Extinction: The Facts has made clear that emerging viruses including SARS, Ebola, and now Covid-19 have transpired through still-abundant wet markets caused by the devastating intrusion of humans into natural habitats to produce palm oil, rear cattle, or grow soya beans. Chair of the Intergovernmental Platform on Biodiversity and Ecosystem Services, Sir Robert Watson declared that: “Many scientists, like myself, have been saying for the past 25-30 years, that biodiversity is being lost due to human action. In 2010, governments came up with 20 targets to protect biodiversity, while we are making some progress, we probably will not meet any of the targets.” Time and time again, we have highlighted the climate crisis as a pressing issue and yet the documentary points out that despite several international agreements, we still appear incapable of changing our unhealthy relationship with nature. Watson also pointed out that in 2019 at a US congressional testimony, two Republican witnesses argued that the loss of biodiversity was nowhere near as serious as what the Intergovernmental Platform on Biodiversity pointed out in the report.
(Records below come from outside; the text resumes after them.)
Context: an optimization exercise on an open-source flow, tuned for small area. The choices shown serve that exercise and are no tape-out recipe. At most, simulation tests tie the RTL to the original design; equivalence was not proved. No functional check of the RTL was part of runs 4 and 5. Power figures rest on the tool's default switching activity, not on a simulated workload.

<file path="design/flow/design.v">
module speed_config(
	input clk,
	input rst_n,
	input bps_start,
	output clk_bps
    );
reg [12:0] cnt;	 
reg clk_bps_r;	 
always @(posedge clk or negedge rst_n) begin
	if(!rst_n)begin
		cnt <= 13'd0; 
	end
	else if((cnt == (10_000_000/10/1152)) || !bps_start) begin
		cnt <= 13'd0; 
	end
	else begin
		cnt <= cnt + 1'b1;
	end
end
always @(posedge clk or negedge rst_n) begin
	if(!rst_n) begin
		clk_bps_r <= 1'b0;
	end
	else if(cnt == ((10_000_000/10/1152)/2)) begin
		clk_bps_r <= 1'b1; 
	end
	else begin
		clk_bps_r <= 1'b0;
	end
end
assign clk_bps = clk_bps_r;
endmodule
module uart_rx(
	input clk,
	input rst_n,
	input uart_rx,
	input clk_bps,
	output bps_start, 
	output [7:0] rx_data, 
	output rx_int 
    );
reg uart_rx0,uart_rx1,uart_rx2,uart_rx3; 
wire neg_uart_rx;  
always @(posedge clk or negedge rst_n) begin
	if(!rst_n) begin
		uart_rx0 <= 1'b0;
		uart_rx1 <= 1'b0;
		uart_rx2 <= 1'b0;
		uart_rx3 <= 1'b0;
	end
	else begin
		uart_rx0 <= uart_rx;
		uart_rx1 <= uart_rx0;
		uart_rx2 <= uart_rx1;
		uart_rx3 <= uart_rx2;
	end
end
assign neg_uart_rx = uart_rx3 & uart_rx2 & ~uart_rx1 & ~uart_rx0;
reg bps_start_r;
reg [3:0] num; 
reg rx_int_r; 
assign rx_int = rx_int_r;
always @(posedge clk or negedge rst_n) begin
	if(!rst_n) begin
		bps_start_r <= 1'b0;
		rx_int_r <= 1'b0;
	end
	else if(neg_uart_rx) begin
		bps_start_r <= 1'b1;
		rx_int_r <= 1'b1;
	end
	else if(num == 4'd9) begin
		bps_start_r <= 1'b0;
		rx_int_r <= 1'b0;
	end
end
assign bps_start = bps_start_r;
reg [7:0] rx_data_r;
reg [7:0] rx_temp_data;
always @(posedge clk or negedge rst_n) begin
	if(!rst_n) begin
		rx_temp_data <= 8'd0;
		num <= 4'd0;
		rx_data_r <= 8'd0;
	end
	else if(rx_int) begin 
		if(clk_bps) begin 
			num <= num + 1'b1;
			case(num)
				4'd1: rx_temp_data[0] <= uart_rx;
				4'd2: rx_temp_data[1] <= uart_rx;
				4'd3: rx_temp_data[2] <= uart_rx;
				4'd4: rx_temp_data[3] <= uart_rx;
				4'd5: rx_temp_data[4] <= uart_rx;
				4'd6: rx_temp_data[5] <= uart_rx;
				4'd7: rx_temp_data[6] <= uart_rx;
				4'd8: rx_temp_data[7] <= uart_rx;
				default: ;
			endcase
		end
		else if(num == 4'd9) begin
			num <= 4'd0;
			rx_data_r <= rx_temp_data;
		end
	end
end
assign rx_data = rx_data_r;
endmodule
module uart_tx(
	input clk,
	input rst_n,
	input clk_bps,
	input [7:0] rx_data,
	input [12:0] x_axis,
	input [12:0] y_axis,
	input [12:0] z_axis,
	input rx_int,
	output uart_tx,
	output bps_start
    );
reg rx_int0,rx_int1,rx_int2;
wire neg_rx_int;
always @(posedge clk or negedge rst_n) begin
	if(!rst_n) begin
		rx_int0 <= 1'b0;
		rx_int1 <= 1'b0;
		rx_int2 <= 1'b0;
	end
	else begin
		rx_int0 <= rx_int;
		rx_int1 <= rx_int0;
		rx_int2 <= rx_int1;
	end
end
assign neg_rx_int = ~rx_int1 & rx_int2;
reg [7:0] tx_data;
reg bps_start_r;
reg tx_en;
reg [3:0] num;
always @(posedge clk or negedge rst_n) begin
	if(!rst_n) begin
		bps_start_r <= 1'b0;
		tx_en <= 1'b0;
		tx_data <= 8'd0;
	end
	else if(neg_rx_int) begin
		case(rx_data)
			8'h78:begin 
				tx_data <= x_axis[7:0]; 
			end
			8'h79:begin
				tx_data <= y_axis[7:0]; 
			end
			8'h7a:begin
				tx_data <= z_axis[7:0]; 
			end
			8'h58:begin
				tx_data <= {x_axis[12],x_axis[12],x_axis[12],x_axis[12:8]}; 
			end
			8'h59:begin
				tx_data <= {y_axis[12],y_axis[12],y_axis[12],y_axis[12:8]}; 
			end
			8'h5a:begin
				tx_data <= {z_axis[12],z_axis[12],z_axis[12],z_axis[12:8]}; 
			end
			default:begin
				tx_data <= 8'h00;
			end
		endcase
		bps_start_r <= 1'b1;
		tx_en <= 1'b1;
	end
	else if(num == 4'd10) begin
		bps_start_r <= 1'b0;
		tx_en <= 1'b0;
	end
end
assign bps_start = bps_start_r;
reg uart_tx_r;
always @(posedge clk or negedge rst_n) begin
	if(!rst_n) begin
		num <= 4'd0;
		uart_tx_r <= 1'b1;
	end
	else if(tx_en) begin
		if(clk_bps) begin
			num <= num + 1'b1;
			case(num)
				4'd0:uart_tx_r <= 1'b0; 
				4'd1:uart_tx_r <= tx_data[0];
				4'd2:uart_tx_r <= tx_data[1];
				4'd3:uart_tx_r <= tx_data[2];
				4'd4:uart_tx_r <= tx_data[3];
				4'd5:uart_tx_r <= tx_data[4];
				4'd6:uart_tx_r <= tx_data[5];
				4'd7:uart_tx_r <= tx_data[6];
				4'd8:uart_tx_r <= tx_data[7];
				4'd9:uart_tx_r <= 1'b1; 
				default: uart_tx_r <= 1'b1;
			endcase
		end
		else if(num == 4'd10) begin
			num <= 4'd0;
		end
	end
end
assign uart_tx = uart_tx_r;
endmodule
module uart_axis_bridge(
	input clk,
	input rst_n,
	input uart_rx,
	input [12:0] x_axis,
	input [12:0] y_axis,
	input [12:0] z_axis,
	output uart_tx
    );
wire bps_start1,bps_start2;
wire clk_bps1,clk_bps2;
wire [7:0] rx_data;
wire rx_int;
speed_config speed_rx(
	.clk(clk),
	.rst_n(rst_n),
	.bps_start(bps_start1),
	.clk_bps(clk_bps1)
);
uart_rx rx_i(
	.clk(clk),
	.rst_n(rst_n),
	.uart_rx(uart_rx),
	.rx_data(rx_data),
	.rx_int(rx_int),
	.clk_bps(clk_bps1),
	.bps_start(bps_start1)
);
speed_config speed_tx(
	.clk(clk),
	.rst_n(rst_n),
	.bps_start(bps_start2),
	.clk_bps(clk_bps2)
);
uart_tx tx_i(
	.clk(clk),
	.rst_n(rst_n),
	.rx_data(rx_data),
	.rx_int(rx_int),
	.x_axis(x_axis),
	.y_axis(y_axis),
	.z_axis(z_axis),
	.uart_tx(uart_tx),
	.clk_bps(clk_bps2),
	.bps_start(bps_start2)
);
endmodule
</file>
<file path="design/flow/run.sh">
#!/bin/bash
# synth_recipe.tcl (not shown) runs the flow's synth.tcl, then flattens the netlist and writes it again
# the make line also repeats each setting of config.mk as NAME=value (left out here)
make -C /OpenROAD-flow-scripts/flow DESIGN_CONFIG=/design/flow/config.mk WORK_HOME=/design/flow/orfs CLKGATE_MAP_FILE= SYNTH_SCRIPT=/design/flow/synth_recipe.tcl finish
</file>
<file path="design/flow/config.mk">
export PLATFORM = sky130hd
export DESIGN_NAME = uart_axis_bridge
export DESIGN_NICKNAME = uart_axis_bridge
export VERILOG_FILES = /design/flow/design.v
export SDC_FILE = /design/flow/constraint.sdc
export NUM_CORES = 4
export LEC_CHECK = 0
export CAP_MARGIN = 20
export CORE_MARGIN = 2
export CORE_UTILIZATION = 40
export SLEW_MARGIN = 20
</file>
<file path="design/flow/constraint.sdc">
create_clock -name core_clock -period 10.0 [get_ports {clk}]
set_input_delay 2.0000 -clock core_clock [delete_from_list [all_inputs] [get_ports {clk}]]
set_output_delay 2.0000 -clock core_clock [all_outputs]
set_load 0.01 [all_outputs]
</file>
==> results of run 1 <==
## per-layer routing
layer / up-vias / share of wire, %
met1: 1232 / 50
li1: 1273 / -
met2: 37 / 45
met5: - / 0
met4: 0 / 1.1
met3: 8 / 3.9
## synthesized netlist by cell type (all sizes together), types with 2 or more instances
master   number
a211oi        2
a21oi         4
a22oi         2
a32o          2
a32oi         4
and4          2
buf           6
clkbuf        7
dfrtp        69
ha           14
inv          16
mux2         16
mux2i        11
mux4          2
nand2        34
nand2b        3
nand3        12
nand3b        6
nand4         9
nor2         34
nor2b         3
nor3          6
nor3b         2
nor4          8
nor4b         3
o21ai        16
o2bb2ai       6
or3           2
xnor2        16
xor2          8
## registers in the layout, indices dropped and copies added, names as in the netlist
| register | count |
|---|---|
| rx_i.bps_start_r | 1 |
| rx_i.num | 4 |
| rx_i.rx_data_r | 8 |
| rx_i.rx_temp_data | 8 |
| rx_i.uart_rx0 | 1 |
| rx_i.uart_rx1 | 1 |
| rx_i.uart_rx2 | 1 |
| rx_i.uart_rx3 | 1 |
| speed_rx.clk_bps_r | 1 |
| speed_rx.cnt | 13 |
| speed_tx.clk_bps_r | 1 |
| speed_tx.cnt | 13 |
| tx_i.bps_start_r | 1 |
| tx_i.num | 4 |
| tx_i.rx_int0 | 1 |
| tx_i.rx_int1 | 1 |
| tx_i.rx_int2 | 1 |
| tx_i.tx_data | 8 |
| tx_i.uart_tx_r | 1 |
## kinds of logic after synthesis
family / after synthesis / synth area share [%]
AND/OR/NAND/NOR: 128 / 18.7
flip-flops: 70 / 48.7
multiplexers: 29 / 9.32
XOR/XNOR: 24 / 5.84
buffers and inverters: 29 / 3.48
AO/OA/AOI/OAI: 43 / 9.04
adder cells (fa/ha/maj): 14 / 4.87
## path summary, 6_finish.rpt
path | from | end | slack, ns
max | tx_i.uart_tx_r | uart_tx | 6.59
min | tx_i.rx_int0 | tx_i.rx_int1 | 0.36
max reg2reg | speed_rx.cnt[10] | speed_rx.cnt[4] | 8.04
min reg2reg | tx_i.rx_int0 | tx_i.rx_int1 | 0.36
max in group asynchronous | rst_n | speed_tx.cnt[0] | 7.59
min in group asynchronous | rst_n | speed_tx.cnt[9] | 1.84
## power by group
part,internal (mW),switching (mW)
clock,0.113,0.107
combinational,0.0564,0.0535
sequential,0.311,0.0380
## area by class of cell
cell class                 instances  area, um2  share of cell area, %
tap                              108        135                   3.16
sequential                        70       1750                   41.0
clock buffer                       9        124                   2.89
multi-input combinational        238       1720                   40.2
inverter                          16       60.1                   1.40
clock inverter                     6       63.8                   1.49
timing repair buffer              43        423                   9.88
## stage by stage
step | power [mW] | util, % | instance area, um2 | worst slack [ns] | cells
after floorplan | 0.422 | - | 3600 | 7.24 | 337
after global placement | 0.462 | 46.9 | 4090 | 6.76 | 475
after detailed placement | 0.466 | 46.9 | 4090 | 6.73 | 475
after CTS | 0.689 | 49.1 | 4280 | 6.57 | 490
after global routing | 0.724 | 49.1 | 4280 | 6.54 | 490
final | 0.679 | 49.1 | 4280 | 6.59 | 490
==> out/metrics.cfg, run 1 <==
[outcome]
status = no timing/DRC/antenna violations

[yosys]
synth_nets = 393
yosysTopAreaCellShare_pct = 48.0
synthDistinctLibCells = 49
synth_warnings = 3
ys_ff_latch = 70
avgSynthCellArea_um2 = 10.7
synthFlopType = dfrtp_1
synth_area_leaders = dfrtp_1 48%, mux2_2 5.0%, ha_1 4.9%, xnor2_1 3.9%, nand2_1 3.5%
synth_edf_count = 0
synthArstFlopShare_pct = 100
syn_inst = 337
synth.yosys.seq_area_share_pct = 48.7
synth_area_um2 = 3600
yosysTopAreaCell = dfrtp_1

[timing]
relSlewSlack_pct = 38.0
clock_skew_ns = 0.0109
slew_viol_final = 0
fin_tns_setup_ns = 0
min_period_over_period_pct = 34.1
fmax_ghz = 0.294
setup_violations = 0
worst_pin_slew_ns = 0.923
worst_hold_slack_ns = 0.361
rsz0062_at_grt = no
layout_min_cycle_time_ns = 3.41
hold_viol = 0

[floorplan]
pin_count = 43
die_area_um2 = 9770
start_util_pct = 41.3
core_area_um2 = 8720
die_w_um = 98.8
rows = 34
die_y_um = 98.8

[clocking]
cts_tree = yes
root_buffer = clkbuf_8
postCtsSetupBuffers = 0
clock_path_buffers = 2
clk_latency_ns = 0.34
hold_buffers = 0
post_cts_resized = 0
htree_levels = 3
cts_inserted_buffers = 9
cts.clk_slew.worst_paths_ns = 0.08
cts_num_sinks = 70

[pwr]
max-vdd-ir-drop_mv = 0.125
powerDensity_nw_per_um2 = 159
leakage_nw = 1.78

[finish]
antenna_cells = 0
mostFrequentLayoutCells = 69 x dfrtp_1, 41 x clkdlybuf4s50_1, 34 x nand2_1, 33 x nor2_1
drive_gt1_share_pct = 11.3
area_delta_synth_final_pct = 18.9
final_nets = 434
final_common_cell = dfrtp_1
fillCellCount = 799

[worst_hold_path]
hp-class = flop to flop
holdPathStages = 0

[job]
max_cap_violations = 0

[routing]
finalWirelength_mm = 6.88
drtIter0Drc = 104
first_pass_iters = 7
wl_per_cell_um = 14.0
drc = 0
vias = 2550
via_per_inst = 5.20
ant_nets = 0

[setup_path]
critPathSlowestCell = clkdlybuf4s50_1
reg2reg_depth = 4
start_kind = flop
crit_chain = clkdlybuf4s50_1
critPathTopFamily = buffers and inverters
crit_arrival_ns = 1.41
crit_path_max_incr_delay_ns = 0.54
crit_type = flop to primary output
path_max_fanout = 2
cp.depth = 1
path_buf_inv = 1
required_ns = 8.00
cp-end-kind = primary output

[placement]
portBuffers = 42
dp_hpwl_mm = 4.75
routabilityCongestion = 0.777

[global_route]
grt.overflow.total = 0
grt.busiest_layer = met2
antenna_found_initial = 0
grt_pass1_vias = 2575
grt_pass1_wl_mm = 12.0
grt_max_degree = 71
use_met1_pct = 21.3
met3_usage_pct = 4.18
gr-usage-all-layers_pct = 15.2
gr-usage-met2_pct = 22.9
They responded saying “with the manufactured climate crisis, scientists are using the spectre of mass extinction to scare the public into compliance.”
Despite all of these emotive and hard-hitting scenes, Extinction: The Facts offers a faint glimmer of hope in showing how conservationists in Rwanda have managed to grow the mountain gorilla population from 70 to 1000 in 40 years. In Attenborough’s final commentary he reflects on his work: “I do truly believe that, together, we can make a better future. I might not be here to see it, but if we make the right decisions at this critical moment, we can safeguard our planet’s ecosystem”.
While there is something depressing about needing to persuade people to pay attention to extinction, Extinction: The Facts forces us all to realise that it is not an imaginary tale told by conservationists, but rather is essential television that we need to actively start responding to.
If you missed Extinction: The Facts, it is available on BBC iPlayer.